Germantown, MD – Three months after making an open records request for a 911 call originating from LeRoy Carhart’s Germantown Reproductive Health Services abortion clinic on November 26, 2013, Operation Rescue has finally received a 911 recording from the Montgomery County Fire and Rescue Service indicating that the patient was hemorrhaging from complications to a late-term abortion.
In addition to taking weeks beyond the statutory deadlines to comply with Operation Rescue’s open record request, the recording was heavily redacted, omitting information that has previously been obtainable by the public, indicating a policy change that actively protects the abortion clinic.
“While the Maryland Public Information Act allows for the records custodian to exercise a certain amount of discretion in what is released, the redactions made in the November 26, 911 recording represent a gross abuse of that discretion at the expense of the public that has a right to taxpayer-funded 911 communications, as long as patient identifying information is removed,” said Troy Newman, President of Operation Rescue. “The omissions of information go far beyond anything we have previously obtained from the Montgomery County Fire Department. However, there have been no changes whatsoever in the MPI or FOIA laws that would account for the policy change. It appears to be a political one meant to protect the abortion clinic from scrutiny.”
Answers to nearly identical questions posed by a Montgomery County dispatcher on a 911 recording from a similar abortion emergency at GRHS on July 9, 2013, were released in full. That recording and accompanying video, which showed Carhart escorting a woman on a gurney out of the clinic to an awaiting ambulance, was shown on Fox News.

“We suspect that the news broadcast prompted Carhart or his attorneys to intimidate the Montgomery County Fire and Rescue Service into covering up information that is damaging to him,” said Newman. “If that is what happened it is a complete abuse of the system.”
In spite of the over-redactions, Operation Rescue was able to determine that the patient was hemorrhaging based on the line of questions asked by the emergency dispatcher, including a question concerning whether the patient requiring emergency medical assistance was on any blood thinners.
“Questions about blood thinners are only asked if there is heavy bleeding involved,” said Newman.
The November 26 incident was videotaped by local pro-life activists. Witnesses on the scene described a visibly pregnant woman who was wheeled out of the abortion clinic completely covered in a sheet. The patient was rushed to Shady Grove Hospital where she underwent emergency surgery, according to information received by Operation Rescue.
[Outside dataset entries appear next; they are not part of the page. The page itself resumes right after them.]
Background: an optimization exercise with open tools, aiming at small area, a short achievable clock period and few clock cycles. Do not read the settings as production practice. The RTL of this run was laid out without a check of its function. Power is estimated from default activity; no workload was simulated.

**config.mk**
```make
export PLATFORM = sky130hd
export DESIGN_NAME = soc_top
export DESIGN_NICKNAME = soc_top
export VERILOG_FILES = /design/flow/design.v
export SDC_FILE = /design/flow/constraint.sdc
export NUM_CORES = 4
export LEC_CHECK = 0
export ABC_CLOCK_PERIOD_IN_PS = 3500
export CAP_MARGIN = 20
export CORE_MARGIN = 2
export CORE_UTILIZATION = 50
export SETUP_SLACK_MARGIN = 5
export SLEW_MARGIN = 20
```
**constraint.sdc**
```tcl
create_clock -name core_clock -period 12.0 [get_ports {clk}]
set_input_delay 2.4000 -clock core_clock [delete_from_list [all_inputs] [get_ports {clk}]]
set_output_delay 2.4000 -clock core_clock [all_outputs]
set_load 0.01 [all_outputs]
```
**design.v**
```verilog
`default_nettype none
package bus_pkg;
    typedef logic [31:0] addr_t;
    typedef logic [31:0] word_t;
    typedef logic [3:0] strobe_t;
    typedef enum logic [1:0] {
        MSIZE1 = 2'd0,    
        MSIZE4 = 2'd2     
    } msize_t;
    localparam addr_t RESET_PC = 32'hbfc00000;
endpackage
`default_nettype wire
`default_nettype none
package mips_pkg;
    localparam int OPC_LSB = 26;
    localparam int OPC_W   = 6;
    localparam int RS_LSB  = 21;
    localparam int RT_LSB  = 16;
    localparam int RD_LSB  = 11;
    localparam int REG_W   = 5;
    localparam int IMM_W   = 16;
    typedef enum logic [5:0] {
        OP_SPECIAL = 6'h00,
        OP_BEQ     = 6'h04,
        OP_BNE     = 6'h05,
        OP_ADDIU   = 6'h09,
        OP_ORI     = 6'h0d,
        OP_LUI     = 6'h0f,
        OP_LW      = 6'h23,
        OP_SB      = 6'h28,
        OP_SW      = 6'h2b
    } opcode_t;
    typedef enum logic [5:0] {
        FN_ADDU = 6'h21,
        FN_SUBU = 6'h23,
        FN_AND  = 6'h24,
        FN_OR   = 6'h25,
        FN_SLT  = 6'h2a
    } funct_t;
    typedef enum logic [2:0] {
        ALU_ADD,
        ALU_SUB,
        ALU_AND,
        ALU_OR,
        ALU_SLT,    
        ALU_LUI     
    } alu_op_t;
endpackage
`default_nettype wire
`default_nettype none
module addr_translate (
    input  bus_pkg::addr_t vaddr,
    output bus_pkg::addr_t paddr,
    output logic           uncached
);
    assign paddr[27:0]  = vaddr[27:0];
    assign paddr[31:28] = (vaddr[31:30] == 2'b10) ? {3'b000, vaddr[28]} : vaddr[31:28];
    assign uncached     = (vaddr[31:29] == 3'b101);
endmodule
`default_nettype wire
`default_nettype none
module regfile (
    input  logic           clk,
    input  logic [31:1]    rsel,
    output bus_pkg::word_t rd,
    input  logic [31:1]    wen,
    input  bus_pkg::word_t wd
);
    bus_pkg::word_t regs [1:31];
    always_ff @(posedge clk) begin
        for (int i = 1; i < 32; i++) begin
            if (wen[i]) regs[i] <= wd;
        end
    end
    always_comb begin
        rd = '0;
        for (int i = 1; i < 32; i++) begin
            rd = rd | (regs[i] & {32{rsel[i]}});
        end
    end
endmodule
`default_nettype wire
`default_nettype none
module alu (
    input  logic [5:0]     op,
    input  bus_pkg::word_t a,
    input  bus_pkg::word_t b,
    output bus_pkg::word_t y
);
    logic           sub;
    bus_pkg::word_t sum;
    logic           lt;
    assign sub = op[1] | op[4];
    assign sum = a + (sub ? ~b : b) + {31'd0, sub};
    assign lt  = (a[31] != b[31]) ? a[31] : sum[31];
    assign y = (sum & {32{op[0] | op[1]}})
             | (a & b & {32{op[2]}})
             | ((a | b) & {32{op[3]}})
             | ({31'd0, lt} & {32{op[4]}})
             | (b & {32{op[5]}});
endmodule
`default_nettype wire
`default_nettype none
module mips_core (
    input  logic             clk,
    input  logic             rst,
    output logic             mem_valid,
    output logic             mem_write,
    output logic             mem_uncached,
    output bus_pkg::addr_t   mem_addr,
    output bus_pkg::strobe_t mem_strobe,
    output bus_pkg::word_t   mem_wdata,
    input  bus_pkg::word_t   mem_rdata,
    input  logic             mem_ready
);
    logic        first;       
    logic        ex;          
    logic        dslot;       
    logic [31:2] pc;          
    bus_pkg::word_t ir;
    bus_pkg::word_t a_q;      
    bus_pkg::word_t b_q;      
    logic [31:1] rsel;        
    logic [31:1] wen;         
    logic        wd_alu, wd_mem;
    logic [5:0]  aop;
    logic        byp;         
    logic        c_br, c_bne, c_mem, c_lw, c_sb, c_r;
    logic [4:0]  c_rd;
    logic [5:0]  c_rop;
    logic [5:0] opc, fn;
    logic [4:0] rs, rt, rd;
    logic       is_r, is_addiu, is_ori, is_lui, is_lw, is_sw, is_sb, is_beq, is_bne;
    logic [5:0] r_op;
    assign opc = ir[31:26];
    assign fn  = ir[5:0];
    assign rs  = ir[25:21];
    assign rt  = ir[20:16];
    assign rd  = ir[15:11];
    always_comb begin
        r_op = 6'b000000;
        case (fn)
            6'h21:   r_op = 6'b000001;
            6'h23:   r_op = 6'b000010;
            6'h24:   r_op = 6'b000100;
            6'h25:   r_op = 6'b001000;
            6'h2a:   r_op = 6'b010000;
            default: r_op = 6'b000000;
        endcase
    end
    assign is_r     = (opc == 6'h00) & (r_op != 6'b000000);
    assign is_addiu = (opc == 6'h09);
    assign is_ori   = (opc == 6'h0d);
    assign is_lui   = (opc == 6'h0f);
    assign is_lw    = (opc == 6'h23);
    assign is_sw    = (opc == 6'h2b);
    assign is_sb    = (opc == 6'h28);
    assign is_beq   = (opc == 6'h04);
    assign is_bne   = (opc == 6'h05);
    function automatic logic [31:1] onehot(input logic [4:0] r);
        for (int i = 1; i < 32; i++) onehot[i] = (r == 5'(i));
    endfunction
    bus_pkg::word_t rdata, alu_y, wdata;
    assign wdata = ({32{wd_alu}} & alu_y) | ({32{wd_mem}} & mem_rdata);
    regfile u_rf (
        .clk (clk),
        .rsel (rsel), .rd (rdata),
        .wen (wen), .wd (wdata)
    );
    alu u_alu (.op (aop), .a (a_q), .b (b_q), .y (alu_y));
    logic        taken, go_data, nex;
    logic [31:2] pc_inc, pc_tgt;
    bus_pkg::addr_t xinc, xtgt, xdat, naddr;
    logic        unc_d;
    logic [4:0]  nrs;
    assign taken   = ex & c_br & ((a_q == rdata) ^ c_bne);
    assign go_data = ex & c_mem;
    assign nex     = ~go_data & ~taken;
    assign pc_inc  = pc + 30'd1;
    assign pc_tgt  = pc + {{14{ir[15]}}, ir[15:0]};
    addr_translate u_xi (.vaddr ({pc_inc, 2'b00}), .paddr (xinc), .uncached ());
    addr_translate u_xt (.vaddr ({pc_tgt, 2'b00}), .paddr (xtgt), .uncached ());
    addr_translate u_xd (.vaddr (alu_y), .paddr (xdat), .uncached (unc_d));
    assign naddr = go_data ? xdat : (taken ? xtgt : xinc);
    assign nrs   = dslot ? rs : mem_rdata[25:21];
    assign mem_valid = 1'b1;
    assign mem_wdata = b_q;
    always_ff @(posedge clk) begin
        if (rst) begin
            first        <= 1'b1;
            ex           <= 1'b0;
            dslot        <= 1'b0;
            pc           <= bus_pkg::RESET_PC[31:2];
            mem_addr     <= 32'h1fc00000;
            mem_write    <= 1'b0;
            wen          <= '1;       
            wd_alu       <= 1'b0;
            wd_mem       <= 1'b0;
        end else begin
            first <= mem_ready;
            if (mem_ready) begin
                if (!dslot) ir <= mem_rdata;
                dslot     <= go_data;
                ex        <= nex;
                mem_addr  <= naddr;
                mem_write <= go_data & ~c_lw;
                if (!go_data) pc <= npc_w;
                if (go_data) begin
                    mem_uncached <= unc_d;
                    mem_strobe   <= c_sb ? (4'b0001 << alu_y[1:0]) : 4'b1111;
                end
                if (ex) b_q <= c_sb ? {4{rdata[7:0]}} : rdata;
                rsel   <= onehot(nrs);
                aop    <= c_rop;
                byp    <= ex & c_r & (c_rd == nrs);
                wd_alu <= ex & c_r;
                wd_mem <= go_data & c_lw;
                wen    <= (ex & c_r) ? onehot(c_rd) :
                          (go_data & c_lw) ? onehot(rt) : '0;
            end else if (first) begin
                if (ex) begin
                    a_q    <= byp ? alu_y : rdata;
                    b_q    <= is_lui ? {ir[15:0], 16'h0000} :
                              is_ori ? {16'h0000, ir[15:0]} : {{16{ir[15]}}, ir[15:0]};
                    aop    <= is_ori ? 6'b001000 : is_lui ? 6'b100000 : 6'b000001;
                    rsel   <= onehot(rt);
                    wd_alu <= is_addiu | is_ori | is_lui;
                    wd_mem <= 1'b0;
                    wen    <= (is_addiu | is_ori | is_lui) ? onehot(rt) : '0;
                    c_br   <= is_beq | is_bne;
                    c_bne  <= is_bne;
                    c_mem  <= is_lw | is_sw | is_sb;
                    c_lw   <= is_lw;
                    c_sb   <= is_sb;
                    c_r    <= is_r & (rd != 5'd0);
                    c_rd   <= rd;
                    c_rop  <= r_op;
                end else if (!dslot) begin
                    wen    <= '0;
                    wd_alu <= 1'b0;
                    wd_mem <= 1'b0;
                end
            end
        end
    end
    logic [31:2] npc_w;
    assign npc_w = taken ? pc_tgt : pc_inc;
endmodule
`default_nettype wire
`default_nettype none
module soc_top (
    input  logic             clk,
    input  logic             rst,
    output logic             mem_valid,
    output logic             mem_write,
    output logic             mem_uncached,
    output bus_pkg::addr_t   mem_addr,
    output bus_pkg::strobe_t mem_strobe,
    output bus_pkg::word_t   mem_wdata,
    input  bus_pkg::word_t   mem_rdata,
    input  logic             mem_ready
);
    mips_core core (
        .clk, .rst,
        .mem_valid, .mem_write, .mem_uncached, .mem_addr, .mem_strobe, .mem_wdata,
        .mem_rdata, .mem_ready
    );
endmodule
`default_nettype wire
```
**flow/run.sh**
```bash
#!/bin/bash
# Standard layout, with timing repair aimed well below the 12 ns period.
set -o pipefail
bash standard.sh SETUP_SLACK_MARGIN=8.0 finish > standard_make.log 2>&1
```
**standard.sh**
```bash
#!/bin/bash
# synth_recipe.tcl (not shown) runs the flow's synth.tcl, then flattens the netlist and writes it again
# the make line also repeats each setting of config.mk as NAME=value (left out here)
make -C /OpenROAD-flow-scripts/flow DESIGN_CONFIG=/design/flow/config.mk WORK_HOME=/design/flow/orfs CLKGATE_MAP_FILE= SYNTH_SCRIPT=/design/flow/synth_recipe.tcl "${@:-finish}"
```
==> run notes <==
[registers in the layout, summed over array words and instances (netlist names), 30 cells and up]
signal / cells
core.u_rf.regs: 992
core.a_q: 32
core.b_q: 32
core.ir: 32
core.mem_addr: 32
core.rsel: 31
core.wen: 31
core.pc: 30
[timing repair]
action                                   CTS  global route
pin swaps                                 98            72
cloned                                    27            23
resized for setup                        390           168
buffers inserted                         141            68
endpoints found under the setup margin  1093           777
[area by class of cell]
cell class                 instances  area, um2  share of cell area, %
inverter                          49        189                  0.297
timing repair buffer             456       4990                   7.84
antenna                            4       10.0                 0.0157
clock inverter                    71        746                   1.17
multi-input combinational       2119      16000                   25.2
tap                             1368       1710                   2.69
clock buffer                     165       3520                   5.53
sequential                      1246      36500                   57.3
[cells in the final DEF, fill, tap and decap left out, types with 25 or more instances in the layout]
master / instances
nand2_1: 266
xnor2_1: 63
a21oi_1: 122
dfxtp_2: 31
nand3_1: 58
a222oi_1: 42
buf_12: 51
buf_4: 214
dfxtp_1: 68
o22ai_1: 61
nand4_1: 68
a22o_1: 92
clkbuf_16: 137
xor2_1: 43
dlygate4sd2_1: 65
nor3_1: 29
inv_1: 44
o21ai_4: 30
nor2_1: 141
buf_6: 54
ha_1: 50
clkdlybuf4s50_1: 32
and3_1: 35
o21ai_0: 94
a221oi_1: 102
clkbuf_1: 27
edfxtp_1: 1147
a22oi_1: 302
nand2b_1: 25
[cells in the mapped netlist (12+ instances only)]
| cell type | n | area (um2) |
|---|---|---|
| edfxtp_1 | 1147 | 34400 |
| a22oi_1 | 306 | 2300 |
| nand2_1 | 277 | 1040 |
| nor2_1 | 158 | 593 |
| a21oi_1 | 149 | 746 |
| clkbuf_1 | 141 | 529 |
| o21ai_0 | 131 | 656 |
| a221oi_1 | 112 | 981 |
| a22o_1 | 104 | 911 |
| dfxtp_1 | 99 | 1980 |
| xnor2_1 | 72 | 631 |
| nand4_1 | 68 | 425 |
| ha_1 | 64 | 801 |
| o22ai_1 | 62 | 388 |
| nand3_1 | 60 | 300 |
| inv_1 | 48 | 180 |
| xor2_1 | 43 | 377 |
| a222oi_1 | 42 | 420 |
| nor3_1 | 42 | 210 |
| mux2i_1 | 39 | 390 |
| and3_1 | 37 | 231 |
| and4_1 | 27 | 236 |
| nand2b_1 | 27 | 169 |
| buf_2 | 23 | 115 |
| a211oi_1 | 20 | 150 |
| a21o_1 | 18 | 135 |
| buf_1 | 17 | 63.8 |
| and2_1 | 15 | 93.8 |
| mux2_2 | 15 | 169 |
| nor2b_1 | 14 | 87.6 |
| or2_2 | 14 | 87.6 |
| o21a_1 | 12 | 90.1 |
| or3_1 | 12 | 75.1 |
[kinds of logic (layout without fill, tap and decap cells)]
group | after synthesis | count (layout)
compound gates | 1055 | 1082
xor+xnor | 115 | 115
fa+ha+maj | 66 | 66
buf+inv | 240 | 741
flops | 1246 | 1246
mux | 56 | 56
other cells | 1 | 5
simple gates | 797 | 799
[layer usage]
layer,track usage (%),vias up,wire length (um)
li1,-,15389,-
met1,52.4,19579,77100
met2,58.0,3475,93100
met3,9.78,740,29800
met4,20.8,0,14700
met5,0,-,0
[power groups by stage]
stage               registers, uW  clock network [uW]  logic, uW
floorplan                    5320                   0        490
global route                 5260                4230       1380
global placement             5320                   0       1010
CTS                          5240                4060       1190
detailed placement           5330                   0       1020
finish                       5240                4060       1360
[final timing paths]
| check | start | to | slack [ps] |
|---|---|---|---|
| max | core.rsel[22] | core.mem_addr[9] | 7400 |
| min | core.wen[9] | core.u_rf.regs[9][5] | 450 |
| max reg2reg | core.rsel[22] | core.mem_addr[9] | 7400 |
| min reg2reg | core.wen[9] | core.u_rf.regs[9][5] | 450 |
[critical path, cell delays in order, from the launching register on]
cell,delay [ps]
edfxtp_1,340
buf_6,460
a22o_1,240
a221oi_1,50
and4_4,230
buf_4,130
buf_4,130
nand3_1,70
nor4b_4,590
nand4_1,250
nor4_4,510
mux2i_4,340
buf_12,140
buf_4,110
buf_8,110
buf_12,100
buf_16,120
mux2i_2,220
a21oi_1,100
nor3_1,190
[per-stage QoR]
| step | instance area (um2) | util, % | power (uW) | worst slack, ps |
|---|---|---|---|---|
| finish | 63700 | 62.5 | 10700 | 7400 |
| CTS | 62000 | 60.8 | 10500 | 7670 |
| global route | 63700 | 62.5 | 10900 | 7400 |
| floorplan | 51500 | - | 5810 | 7970 |
| detailed placement | 54500 | 53.5 | 6350 | 6070 |
| global placement | 54400 | 53.4 | 6330 | 6210 |
==> impl_metrics.csv <==
group,metric,value,unit
layout,stdcell_count,5478,
sta,skew,49.1,ps
placement,portBuffers,104,
floorplanning,io_pins,106,
job,maxCapViolCount,1,
logic_synthesis,synthArstFlopShare,0,%
logic_synthesis,yosys.area_share.simple,7.71,%
sta,report.final.hold_viol_count,0,
logic_synthesis,synthXorXnorAreaFrac,1.96,%
sta,slew_viol_final,26,
global_routing,antenna_found_initial,2,
sta,worst_pin_slew,1920,ps
route,viasPerCell,7.15,
global_routing,grt_pass1_vias,35706,
placement,detailed_place_hpwl,117,mm
pwr,swShare,26.4,%
sta,min_period,4600,ps
pwr,power_density,167,mW/mm2
layout,drive_gt1_share,21.5,%
cts,clk_pin_slew,60,ps
layout,syn_to_final_growth,23.8,%
pwr,p_seq_share,49.2,%
logic_synthesis,synthMuxAreaShare,1.14,%
logic_synthesis,synth_top_family_by_area,"compound AO/OA/AOI/OAI gates",
cts,ctsHoldBuffers,0,
sta,holdWs,453,ps
route,routed_wl,215,mm
cts,cts_buffer_depth,3,
hold_path,hold_class,"flop to flop",
placement,dp.cells,4978,
pwr,p_clk_share,38.1,%
layout,nets,4105,
worst_setup_path,cp_max_fo,32,
cts,cts_max_level,4,
floorplanning,rows,117,
global_routing,track_usage,38.8,%
worst_setup_path,setup.worst_path.class,"flop to flop",
floorplanning,core,0.102,mm2
route,vias,39183,
cts,clk_latency,790,ps
global_routing,globalRouteOverflowTotal,0,
route,routedWlPerCell,39.2,um
hold_path,hold_path_depth,0,
logic_synthesis,avgSynthCellArea,14.4,um2
logic_synthesis,syn_nets,3677,
status,so_faults,"capacitance limit, slew limit",
pwr,switchingPower,2820,uW
logic_synthesis,synth_edf_count,1147,
route,route.detailed.drc,0,
floorplanning,dieWidth,325,um
sta,min_period_over_period,38.3,%
logic_synthesis,ys.flop_type,"edfxtp_1",
worst_setup_path,required,12670,ps
route,drt_first_pass_iters,8,
worst_setup_path,reg2regPathDepth,19,
logic_synthesis,syn-instance-count,3576,
global_routing,grt_max_degree,69,
sta,rsz0062_at_grt,"yes",
worst_setup_path,cp.arrival,5270,ps
sta,setup_viol,0,
pwr,pwr-share-comb,12.7,%
layout,nFillCells,7660,
sta,max_freq,0.217,GHz
sta,relSlewSlack,-28.2,%
worst_setup_path,crit_path_start_kind,"flop",
logic_synthesis,yosys_warnings,3,
logic_synthesis,synthAdderAreaFrac,1.63,%
cts,cts_made_buffers,132,
pwr,vdd_drop_max,151,uV
pwr,p_leak,0.0229,uW
logic_synthesis,syn_area,0.0514,mm2
logic_synthesis,synth_compound_area_share,14.8,%
cts,clock-sinks,1246,
route,drt_iter0_drc,7057,
floorplanning,fp.dieH,325,um
floorplanning,start_util,50.5,%
pwr,intPower,7840,uW
cts,cts_root_buf,"clkbuf_16",
route,postRouteAntennaNets,0,
logic_synthesis,synth-seq-cells,1246,
placement,gp_congestion,0.993,
global_routing,grt_pass1_wl,284,mm
logic_synthesis,synth-seq-area-share,70.8,%
worst_setup_path,cp-end-kind,"flop",
cts,cts_tree,"yes",
status,status,"finished with violations",
sta,setup-tns-final,0,ps
logic_synthesis,post_synth_num_cell_types,79,
floorplanning,die_area,0.105,mm2

==> re-timing with driven ports <==
The flow's constraints put no driver on any port. The routed layout listed below was extracted and timed again, unchanged, in two steps. Step 1 assumes that a clkbuf_16 drives the clock port and a buf_2 every other input. Step 2 also shifts input and output timing later by t, the mid clock arrival at the registers, as if the neighbouring blocks saw the same clock. a / b / c = ideal / step 1 / step 2; a / b = the first two.
shift t [ns]: 0.829
slack for setup (ns): 7.402 / 7.402 / 7.079
worst setup path at the end: input to register
The setup slack of this run moves by 0.000 ns with the drivers and by -0.323 ns with both steps.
Germantown Reproductive Health Services is one of the few abortion clinics that openly offers abortions through all 9 months of pregnancy. It is not equipped to handle the serious late-term abortion complications that occur there.
Carhart, who lives in Nebraska, holds no hospital privileges anywhere and has not since 1982. This creates continuity of care issues for patients who routinely suffer life-threatening abortion complications at GRHS. For example, in February 2013, Jennifer Morbelli died from complications to a 33-week abortion done by Carhart who was unreachable by family and hospital staff as her condition deteriorated. However, the Maryland Board of Physicians declined to hold Carhart accountable for his failure to provide Mrs. Morbelli with the same continuity of care that is required from other physicians.
Operation Rescue documented four medical emergencies, including Morbelli’s death, involving Carhart last year alone. Three of the incidents took place in Germantown and the fourth at his abortion clinic in Bellevue, Nebraska.
“Carhart has a network of enablers that have thus far shielded him from accountability for hurting one woman after another. Now it appears that the Montgomery County Fire and Rescue Services has joined that network of secrecy that ensures that more women will suffer injury or even death in the future,” said Newman.